Tom Cruise is one of those actors that you can love in spite of his crazy antics off-screen. Whatever he stars in is almost never BAD; his charm, charisma and acting experience all shine through and has raised many a mediocre movie up to a “good” rating just by his presence. I’m a big fan of Cruise and have been ever since I was a teenager watching “Mission Impossible” on VHS until I broke the tape. Tom has dazzled us on-screen with his dedication to his craft, even to the extent of doing 95% of his own stunts over the course of his film career (little tidbit of trivia: Tom is an avid motorcyclist and you’ll notice in many of his movies he’s driving a motorcycle or other two wheeled variant and it’s actually HIM doing the driving, not a stunt driver). Here we have Tom reprising his role as the stoic hero in yet another Sci-fi Film. I wasn’t too sure about “Oblivion” when I went into the theater being that I had made the stupid mistake of reading spoilers on the film’s plot before I went to view it theatrically, and had a less than perfect theatrical experience. However, watching it at home for a second time has allowed me to view it through a different set of eyes. Tom is solid as he always is, and director Joseph Kosinski gives us a fun blockbuster sci-fi actioneer to relax to.

It seems that 60 years ago, the Earth was invaded by an alien race known as the “Scavs,” presumably short for "Scavengers," the moon being destroyed in the process. As a result, the earth has gone out of whack and the lack of moon has created huge earthquakes, floods, fires, etc. in its destruction leaving the Earth nearly uninhabitable. To top it all off, the nuclear fallout from the war has left 90% of the world unlivable with the leftover radiation. The humans won the war, but lost the planet. As a last resort, humans built the “TET”, a giant space station that orbits the earth and is charge of harvesting the last of the Earth’s energy resources to fuel the survivors who have colonized one of Jupiter’s largest moons, Titan. Jack Harper (Tom Cruise) and his partner Victoria (Andrea Riseborough) work as caretakers for the giant machines that harvest the energy needed for the rest of the human race. With drones at their side, they monitor the equipment and repair the drones when they are attacked by the remaining Scav forces that are hiding out in the rubble of civilization. Due to the severity of their mission, both Jack and Victoria have had their memories wiped for their 5 year mission so that if they fall into Scav hands, they cannot reveal any critical information. The problem is that Jack is having some weird memories and dreams. Memories of himself in the world BEFORE the war, memories of a strange woman haunting his dreams. To add more stress to his life, he is insatiably curious, wanting to stay, even though logic dictates that the Earth is uninhabitable and he’s better off on Titan.
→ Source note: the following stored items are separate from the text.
==> src/rtl/tleb_pkg.sv <==
// ---------------------------------------------------------------------------
// tleb_pkg
// Types and constants shared by the longest-edge bisection pipeline.
// ---------------------------------------------------------------------------
`default_nettype none

package tleb_pkg;

  localparam int unsigned FIELD_W      = 16;
  localparam int unsigned SUM_Z_W      = 18;
  localparam int unsigned ZABS_W       = 17;
  localparam int unsigned RECIP3_W     = 18;
  localparam int unsigned RECIP3_SHIFT = 19;
  // ceil(2^19 / 3): exact floor(s / 3) for s below 2^18
  localparam logic [RECIP3_W-1:0] RECIP3 = 18'd174763;

  typedef enum logic [1:0] {
    EDGE_AB = 2'd0,
    EDGE_BC = 2'd1,
    EDGE_CA = 2'd2
  } edge_e;

  typedef struct packed {
    logic        [FIELD_W-1:0] vertex_a_x;
    logic        [FIELD_W-1:0] vertex_a_y;
    logic signed [FIELD_W-1:0] vertex_a_z;
    logic        [FIELD_W-1:0] vertex_b_x;
    logic        [FIELD_W-1:0] vertex_b_y;
    logic signed [FIELD_W-1:0] vertex_b_z;
    logic        [FIELD_W-1:0] vertex_c_x;
    logic        [FIELD_W-1:0] vertex_c_y;
    logic signed [FIELD_W-1:0] vertex_c_z;
  } tleb_in_t;

  typedef struct packed {
    logic        [1:0]         longest_edge;
    logic        [FIELD_W-1:0] mid_x;
    logic        [FIELD_W-1:0] mid_y;
    logic        [FIELD_W-1:0] center_x;
    logic        [FIELD_W-1:0] center_y;
    logic signed [FIELD_W-1:0] height_mean;
  } tleb_out_t;

  // tie-break orderings: point p above point q by y, then x
  typedef struct packed {
    logic b_over_c;
    logic a_over_c;
    logic b_over_a;
  } tleb_tie_t;

endpackage

`default_nettype wire

==> src/rtl/tleb_geom.sv <==
// ---------------------------------------------------------------------------
// tleb_geom
// Stage 1: edge deltas, edge midpoints, coordinate sums and tie orderings.
// ---------------------------------------------------------------------------
`default_nettype none

module tleb_geom import tleb_pkg::*; #(
  parameter int unsigned CoordBits = 16
) (
  input  wire logic                              clk_i,
  input  wire logic                              rst_ni,
  input  wire logic                              in_valid_i,
  output logic                                   in_ready_o,
  input  wire tleb_in_t                          in_data_i,
  output logic                                   out_valid_o,
  input  wire logic                              out_ready_i,
  output logic        [2:0][CoordBits-1:0]       dx_o,
  output logic        [2:0][CoordBits-1:0]       dy_o,
  output logic        [2:0][CoordBits-1:0]       mid_x_o,
  output logic        [2:0][CoordBits-1:0]       mid_y_o,
  output logic             [CoordBits+1:0]       sum_x_o,
  output logic             [CoordBits+1:0]       sum_y_o,
  output logic signed      [SUM_Z_W-1:0]         sum_z_o,
  output tleb_tie_t                              tie_o
);

  logic [CoordBits-1:0] ax, ay, bx, by, cx, cy;
  logic load;

  logic                      valid_q;
  logic [2:0][CoordBits-1:0] dx_d, dy_d, mid_x_d, mid_y_d;
  logic [2:0][CoordBits-1:0] dx_q, dy_q, mid_x_q, mid_y_q;
  logic [CoordBits+1:0]      sum_x_d, sum_y_d, sum_x_q, sum_y_q;
  logic signed [SUM_Z_W-1:0] sum_z_d, sum_z_q;
  tleb_tie_t                 tie_d, tie_q;

  function automatic logic [CoordBits-1:0] absdiff(input logic [CoordBits-1:0] p,
                                                   input logic [CoordBits-1:0] q);
    absdiff = (p > q) ? (p - q) : (q - p);
  endfunction

  function automatic logic [CoordBits-1:0] half_sum(input logic [CoordBits-1:0] p,
                                                    input logic [CoordBits-1:0] q);
    logic [CoordBits:0] s;
    s = {1'b0, p} + {1'b0, q};
    half_sum = s[CoordBits:1];
  endfunction

  function automatic logic above(input logic [CoordBits-1:0] px,
                                 input logic [CoordBits-1:0] py,
                                 input logic [CoordBits-1:0] qx,
                                 input logic [CoordBits-1:0] qy);
    above = (py != qy) ? (py > qy) : (px > qx);
  endfunction

  always_comb begin
    ax = in_data_i.vertex_a_x[CoordBits-1:0];
    ay = in_data_i.vertex_a_y[CoordBits-1:0];
    bx = in_data_i.vertex_b_x[CoordBits-1:0];
    by = in_data_i.vertex_b_y[CoordBits-1:0];
    cx = in_data_i.vertex_c_x[CoordBits-1:0];
    cy = in_data_i.vertex_c_y[CoordBits-1:0];

    dx_d[EDGE_AB] = absdiff(ax, bx);
    dy_d[EDGE_AB] = absdiff(ay, by);
    dx_d[EDGE_BC] = absdiff(bx, cx);
    dy_d[EDGE_BC] = absdiff(by, cy);
    dx_d[EDGE_CA] = absdiff(cx, ax);
    dy_d[EDGE_CA] = absdiff(cy, ay);

    mid_x_d[EDGE_AB] = half_sum(ax, bx);
    mid_y_d[EDGE_AB] = half_sum(ay, by);
    mid_x_d[EDGE_BC] = half_sum(bx, cx);
    mid_y_d[EDGE_BC] = half_sum(by, cy);
    mid_x_d[EDGE_CA] = half_sum(ax, cx);
    mid_y_d[EDGE_CA] = half_sum(ay, cy);

    sum_x_d = (CoordBits+2)'(ax) + (CoordBits+2)'(bx) + (CoordBits+2)'(cx);
    sum_y_d = (CoordBits+2)'(ay) + (CoordBits+2)'(by) + (CoordBits+2)'(cy);
    sum_z_d = SUM_Z_W'(in_data_i.vertex_a_z) + SUM_Z_W'(in_data_i.vertex_b_z)
            + SUM_Z_W'(in_data_i.vertex_c_z);

    tie_d.b_over_c = above(bx, by, cx, cy);
    tie_d.a_over_c = above(ax, ay, cx, cy);
    tie_d.b_over_a = above(bx, by, ax, ay);
  end

  assign in_ready_o = !valid_q || out_ready_i;
  assign load       = in_valid_i && in_ready_o;

  always_ff @(posedge clk_i or negedge rst_ni) begin
    if (!rst_ni) begin
      valid_q <= 1'b0;
    end else if (in_ready_o) begin
      valid_q <= in_valid_i;
    end
  end

  always_ff @(posedge clk_i) begin
    if (load) begin
      dx_q    <= dx_d;
      dy_q    <= dy_d;
      mid_x_q <= mid_x_d;
      mid_y_q <= mid_y_d;
      sum_x_q <= sum_x_d;
      sum_y_q <= sum_y_d;
      sum_z_q <= sum_z_d;
      tie_q   <= tie_d;
    end
  end

  assign out_valid_o = valid_q;
  assign dx_o        = dx_q;
  assign dy_o        = dy_q;
  assign mid_x_o     = mid_x_q;
  assign mid_y_o     = mid_y_q;
  assign sum_x_o     = sum_x_q;
  assign sum_y_o     = sum_y_q;
  assign sum_z_o     = sum_z_q;
  assign tie_o       = tie_q;

endmodule

`default_nettype wire

==> config.mk <==
export PLATFORM = sky130hd
export DESIGN_NAME = tleb_geom
export DESIGN_NICKNAME = d
export VERILOG_FILES = /design/src/rtl/tleb_pkg.sv /design/src/rtl/tleb_geom.sv
export SDC_FILE = /design/constraint.sdc
export NUM_CORES = 1
export LEC_CHECK = 0
export BUFFER_PORTS_ARGS = -buffer_cell sky130_fd_sc_hd__buf_4
export CAP_MARGIN = 5
export CORE_ASPECT_RATIO = 1.1
export CORE_MARGIN = 1
export CORE_UTILIZATION = 45
export CTS_CLUSTER_DIAMETER = 30
export CTS_CLUSTER_SIZE = 30
export DETAILED_ROUTE_END_ITERATION = 6
export HOLD_SLACK_MARGIN = 0.06
export PLACE_DENSITY_LB_ADDON = 0.15
export SYNTH_ARGS = -nofsm -noshare
export SYNTH_HDL_FRONTEND = slang
export SYNTH_SLANG_ARGS = --single-unit
==> constraint.sdc <==
create_clock -name clk_i -period 7.5 [get_ports clk_i]
set_input_delay 1.5 -clock clk_i [delete_from_list [all_inputs] [get_ports clk_i]]
set_output_delay 1.5 -clock clk_i [all_outputs]
set_load 0.02 [all_outputs]
==> results of run 1 <==
power breakdown:
group	total [mW]	leakage [nW]	internal [mW]	switching, mW
registers	1.92	2.38	1.85	0.0736
logic	2.38	9.66	0.951	1.43
clock network	2.43	0.909	1.61	0.820
cell families after synthesis:
group | synth area share [%]
adder cells (fa/ha/maj) | 23.34
AND/OR/NAND/NOR | 10.19
buffers and inverters | 5.324
flip-flops | 31.64
AO/OA/AOI/OAI | 19.51
multiplexers | 2.417
XOR/XNOR | 7.572
synth_stat cells, types with 8 or more instances:
| cell type | n |
|---|---|
| o31ai_1 | 25 |
| a311oi_1 | 11 |
| inv_1 | 226 |
| nor2_1 | 171 |
| a21o_1 | 72 |
| o41ai_1 | 10 |
| o21ai_0 | 107 |
| o31a_1 | 9 |
| a31oi_1 | 32 |
| a211oi_1 | 18 |
| nand2b_1 | 31 |
| edfxtp_1 | 249 |
| ha_1 | 332 |
| xor2_1 | 56 |
| nor3_1 | 50 |
| a221oi_1 | 12 |
| o211ai_1 | 12 |
| o21bai_1 | 60 |
| nor2b_1 | 29 |
| or3_1 | 10 |
| xnor2_1 | 149 |
| nand2_1 | 82 |
| nor3b_1 | 8 |
| nand4_1 | 20 |
| or2_2 | 14 |
| buf_2 | 25 |
| nand3_1 | 24 |
| and2_1 | 12 |
| o21a_1 | 28 |
| mux2i_1 | 55 |
| and3_1 | 13 |
| a21oi_1 | 236 |
| fa_1 | 69 |
| clkbuf_1 | 47 |
final cells by class:
cell class,count,area [sq um]
Multi-Input combinational cell,1866,14960
Fill cell,4564,22490
Inverter,229,859.6
Timing Repair Buffer,406,3060
Tap cell,667,834.6
Clock inverter,37,269.0
Sequential cell,250,7502
Clock buffer,76,1625
metal layers:
layer / up-vias / track usage, % / wire [um]
li1: 9490 / - / -
met1: 9760 / 32.32 / 30080
met2: 747 / 51.71 / 39880
met3: 195 / 3.777 / 3934
met4: 0 / 14.07 / 3763
met5: - / 0 / 0
critical path, delay by kind of cell:
family	cells	cell delay (ns)
compound gates	1	0.81
xor+xnor	1	0.10
mux	1	0.33
simple gates	4	1.64
buf+inv	3	0.40
fa+ha+maj	1	0.56
final timing paths:
check,to,slack [ns],cells after the start
max,dx_o[14]$_DFFE_PP_,2.48,11
min,out_valid_o$_DFFE_PN0N_,0.54,2
max reg2reg,mid_y_o[1]$_DFFE_PP_,5.07,3
min reg2reg,out_valid_o$_DFFE_PN0N_,0.54,2
max in group asynchronous,out_valid_o$_DFFE_PN0N_,6.77,1
min in group asynchronous,out_valid_o$_DFFE_PN0N_,0.65,1
flip-flops by register name, indices dropped and copies added, names as in the netlist:
| name | flops |
|---|---|
| sum_y_o | 18 |
| tie_o | 3 |
| dy_o | 48 |
| sum_z_o | 18 |
| mid_y_o | 48 |
| dx_o | 48 |
| mid_x_o | 48 |
| out_valid_o | 1 |
| sum_x_o | 18 |
==> impl_metrics.yaml, run 1 <==
sta:
  setup_tns_ns: 0
  final.period_utilization_pct: 66.97
  relSlewSlack_pct: 18.27
  setup_slack_ns: 2.477
  fmax_mhz: 199.1
  final-setup-viol-count: 0
  finClkSkew_ns: 0.03544
  worstMarginPinSlew_ns: 1.226
  drv_slew: 0
  fin_hold_ws_ns: 0.5414
  fin_crit_ns: 5.023
  rsz0062_at_grt: "false"
  finalHoldViolations: 0
final_layout:
  nets: 3363
  diodes: 0
  stdcell_count: 3531
  stdcell_area_sq_um: 29110
  layout_common_cells: "buf_4 (405), ha_1 (332), edfxtp_1 (249)"
  final_common_cell: "buf_4"
  layout-drive-gt1-share_pct: 18.58
  synthToLayoutAreaGrowth_pct: 22.76
  final_core_util_pct: 56.42
setup_path:
  cp-startpoint: "in_data_i[88]"
  worst_path_most_repeated_cell: "inv_1"
  reg2reg_from: "out_valid_o$_DFFE_PN0N_"
  path_class: "in -> reg"
  cp_cell_sequence: "buf_4 -> inv_1 -> ha_1 -> inv_1 -> nor2_1 -> nand4_1 -> nor4_1 -> or2_2 -> o31a_1 -> mux2i_1 -> xnor2_1"
  cp_slowest_stage_delay_ns: 0.81
  crit_slowest_cell: "nor4_1"
  crit_fanout: 15
  arrival_ns: 5.34
  worst_setup_path_end_kind: "flip-flop"
  cp.required_ns: 7.82
  crit_path_start_kind: "input pin"
clock_tree:
  clkLatencyLatePin_ns: 0.61
  ctsLongestPathBuffers: 3
  cts.repair.resized: 0
  numCtsBuffers: 61
  postCtsSetupBuffers: 0
  clkSinkCount: 250
  root_buffer: "clkbuf_16"
  cts_tree: "built"
  holdBufCountCts: 0
  cts_max_level: 2
  clkTransAtPathRegs_ns: 0.04
synthesis:
  syn_area_sq_um: 23710
  synth.area.top_cells: "edfxtp_1 (32%), ha_1 (18%), fa_1 (5.8%)"
  synth-async-reset-ratio_pct: 0.4000
  synth_top_area_share_pct: 31.53
  ys_ff_latch: 250
  ys.flop_type: "edfxtp_1"
  syn_nets: 2980
  synth-seq-area-share_pct: 31.64
  syn_inst: 2431
  synth_largest_area_cell: "edfxtp_1"
  avgSynthCellArea_sq_um: 9.754
  synth_edf_count: 249
  synth-warning-count: 0
  yosysUniqueCellTypes: 83
detailed_routing:
  firstDrtPassIters: 7
  wl_um: 77650
  drcViolationCount: 19
  wl_per_cell_um: 21.99
  ant_nets: 0
  num_vias: 20192
  drt_first_iter_violations: 1359
  vias_per_cell: 5.718
grt:
  grt.overflow.total: 0
  grt_pass1_vias: 20694
  grt_first_pass_wirelength_um: 117100
  grt_max_degree: 127
  gr-usage-all-layers_pct: 28.30
  antenna_found_initial: 0
worst_hold_path:
  hp-class: "reg -> reg"
  hp-start: "out_valid_o$_DFFE_PN0N_"
placed_design:
  io_buffers: 398
  dp_hpwl_um: 62220
  pre_cts_slack_ns: 1.903
  place_inst: 3418
  place_congestion: 0.9654
  place_area_sq_um: 27220
power:
  vdd_drop_max_mv: 0.1862
  power.density_nw_per_um2: 231.0
  leakagePower_nw: 12.95
  finalPower_mw: 6.725
die:
  die-area_sq_um: 53620
  start_util_pct: 45.96
  rows: 87
  die_h_um: 242.8
  dieWidth_um: 220.9
  pin_count: 399
  core-area_sq_um: 51600
status:
  outcome: "finished, violations left"
  violations: "design-rule violations"
run:
  drv_cap: 0
No activity file was read; power rests on OpenSTA's default activity.
==> run 2, diff against run 1 <==
- ABC_AREA: not set -> 1
- clock period: 7.5 -> 4.6 ns (I/O delays scaled with it)
==> impl_metrics.yaml, run 2 <==
synthesis:
  yosysUniqueCellTypes: 38
  synthTopCellsByCount: "nand2_1 (1468), inv_1 (689), ha_1 (332), nand3_1 (305), edfxtp_1 (249)"
  synth-compound-area-share_pct: 6.707
  synth-async-reset-ratio_pct: 0.4000
  ys_ff_latch: 250
  yosys.area_share.simple_pct: 31.00
  synth-seq-area-share_pct: 26.25
  ys.flop_type: "edfxtp_1"
  synth_top_area_share_pct: 26.16
  syn_nets: 4653
  synthMuxAreaShare_pct: 0
  synth_top_family_by_area: "simple AND/OR/NAND/NOR gates"
  avgSynthCellArea_sq_um: 6.964
  synth_edf_count: 249
  synthAdderAreaFrac_pct: 19.37
  syn_area_sq_um: 28580
  synth-xor-area-share_pct: 4.995
  synth.most_common_cell: "nand2_1"
  synth_largest_area_cell: "edfxtp_1"
  syn_inst: 4104
  synth-warning-count: 0
  synth.area.top_cells: "edfxtp_1 (26%), nand2_1 (19%), ha_1 (15%)"
detailed_routing:
  firstDrtPassIters: 6
  wl_um: 103000
  wl_per_cell_um: 19.22
  drt_first_iter_violations: 2000
  drcViolationCount: 0
  num_vias: 27247
  ant_nets: 0
  vias_per_cell: 5.081
worst_hold_path:
  hp-class: "in -> async"
setup_path:
  arrival_ns: 3.39
  crit_path_start_kind: "input pin"
  cp.required_ns: 4.92
  crit_slowest_cell: "ha_1"
  reg2reg_from: "out_valid_o$_DFFE_PN0N_"
  critPathBufInv: 4
  path_class: "in -> reg"
  cp_cell_sequence: "buf_4 -> inv_1 -> ha_1 -> nand2_1 -> nor2_1 -> nand2_1 -> clkinv_1 -> nand3_1 -> nand2_2 -> inv_2 -> nand2_1 -> nand2_1"
  cp-startpoint: "in_data_i[45]"
  r2r_slack_ns: 2.68
  crit_fanout: 24
  path_delay_family: "simple AND/OR/NAND/NOR gates"
  cp_slowest_stage_delay_ns: 0.58
  worst_setup_path_end_kind: "flip-flop"
  worst_path_most_repeated_cell: "nand2_1"
clock_tree:
  cts.repair.resized: 0
  ctsLongestPathBuffers: 3
  holdBufCountCts: 0
  root_buffer: "clkbuf_16"
  cts_max_level: 2
  clkTransAtPathRegs_ns: 0.05
  numCtsBuffers: 59
  cts_tree: "built"
  clkSinkCount: 250
  postCtsSetupBuffers: 0
  clkLatencyLatePin_ns: 0.61
final_layout:
  layout_common_cells: "nand2_1 (1468), inv_1 (687), buf_4 (405)"
  stdcell_count: 5362
  fill_cells: 6330
  nets: 5030
  final_core_util_pct: 54.31
  layout-drive-gt1-share_pct: 13.63
  synthToLayoutAreaGrowth_pct: 18.93
  stdcell_area_sq_um: 33990
  final_common_cell: "nand2_1"
placed_design:
  dp_hpwl_um: 87280
  place_inst: 5253
  place_area_sq_um: 32100
  io_buffers: 398
  place_congestion: 1.034
die:
  dieWidth_um: 242.3
  pin_count: 399
  rows: 96
  die-area_sq_um: 64520
  core-area_sq_um: 62580
  die_h_um: 266.3
  start_util_pct: 45.67
power:
  power.density_nw_per_um2: 338.7
  vdd_drop_max_mv: 0.3411
  leakagePower_nw: 18.24
  finalPower_mw: 11.51
grt:
  grt.overflow.total: 0
  grt_use_met3_pct: 4.100
  busiest_layer: "met2"
  grt_use_met2_pct: 54.79
  antenna_found_initial: 4
  grt_pass1_vias: 26585
  grt_first_pass_wirelength_um: 152800
  gr-usage-all-layers_pct: 31.14
  grt_max_degree: 89
  grt_use_met1_pct: 36.20
sta:
  fmax_mhz: 326.1
  worstMarginPinSlew_ns: 0.6977
  final-setup-viol-count: 0
  setup_tns_ns: 0
  fin_crit_ns: 3.066
  drv_slew: 0
  rsz0062_at_grt: "false"
  finalHoldViolations: 0
  final.period_utilization_pct: 66.66
  finClkSkew_ns: 0.02374
  relSlewSlack_pct: 53.39
run:
  drv_cap: 0
status:
  outcome: "finished clean"
==> run 2: cell count changes in the layout (fill, tap and decap cells not counted), moves of 32 or more <==
cell      before   now
xnor2_1      149    10
a21o_1        72     8
xor2_1        56   153
mux2i_1       55     0
inv_2          0    32
o21ai_1        2    38
nand2_1       82  1468
nand3_1       24   305
inv_1        226   687
o21bai_1      60    18
o21ai_0      107    51
==> run 2: logic make-up after synthesis <==
kind of cell / after synthesis
AO/OA/AOI/OAI: 356
XOR/XNOR: 163
adder cells (fa/ha/maj): 401
buffers and inverters: 813
flip-flops: 250
AND/OR/NAND/NOR: 2121
==> run 2: area by class of cell <==
cell class	count	area, sq um	area share (%)
multi-input combinational	3041	17750	52.22
sequential	250	7502	22.07
timing repair buffer	407	3080	9.063
inverter	722	2723	8.011
clock buffer	64	1516	4.462
tap	833	1042	3.067
clock inverter	43	369.1	1.086
antenna	2	5.005	0.01473
==> run 2: worst paths after layout <==
path | end | depth (start not counted)
min in group clk_i | out_valid_o$_DFFE_PN0N_ | 3
hold / removal | out_valid_o$_DFFE_PN0N_ | 1
max in group asynchronous | out_valid_o$_DFFE_PN0N_ | 1
hold reg to reg | out_valid_o$_DFFE_PN0N_ | 2
setup reg to reg | dx_o[25]$_DFFE_PP_ | 2
setup / recovery | dx_o[44]$_DFFE_PP_ | 12
==> run 2: worst reg2reg max path, cell delays in order, from the launching register on <==
cell     delay, ns
dfrtp_1       0.41
a21oi_4       0.58
buf_12        0.47
==> run 2: metal layers <==
layer,vias up,wire [um]
met4,4,6506
li1,13628,-
met2,934,50190
met5,-,31
met3,228,6171
met1,12453,40150
==> run 2: stage by stage <==
stage	hold slack, ns	setup WS, ns
floorplan	0.6244	-0.8550
global placement	0.5547	0.9550
detailed placement	0.5725	0.9761
CTS	0.06760	1.614
global route	0.07368	1.364
finish	0.09649	1.534
==> run 2: where the power goes <==
group | total (mW) | internal [mW] | leakage (nW) | switching, mW
clock | 3.92 | 2.54 | 0.906 | 1.38
sequential | 3.09 | 2.98 | 2.40 | 0.115
combinational | 4.50 | 1.52 | 14.9 | 2.98
total | 11.5 | 7.03 | 18.2 | 4.48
All of this comes to a head when during a routine drone repair Jack finds a Scav beacon being sent off into space. After decoding the message, he finds the coordinates of the beacon and observes a ship has crash mere hours later. Not just ANY ship, but a 60 year old HUMAN ship, complete with survivors. To make matters worse, the drones come onto the scene and start obliterating the human survivors in cryo sleep. Risking life and limb, Jack is able to save a single solitary survivor. A young woman name Julia….a woman with the same face that has been haunting his dreams and memories. Here Jack has to face the fact that everything is a lie….everything he has known is brought into question: himself, his mission, the Scavs, the TET and even who he really is, both physically and metaphorically. Any more description and I’ll end up spoiling the story big time so I’ll leave the plot synopsis at that. 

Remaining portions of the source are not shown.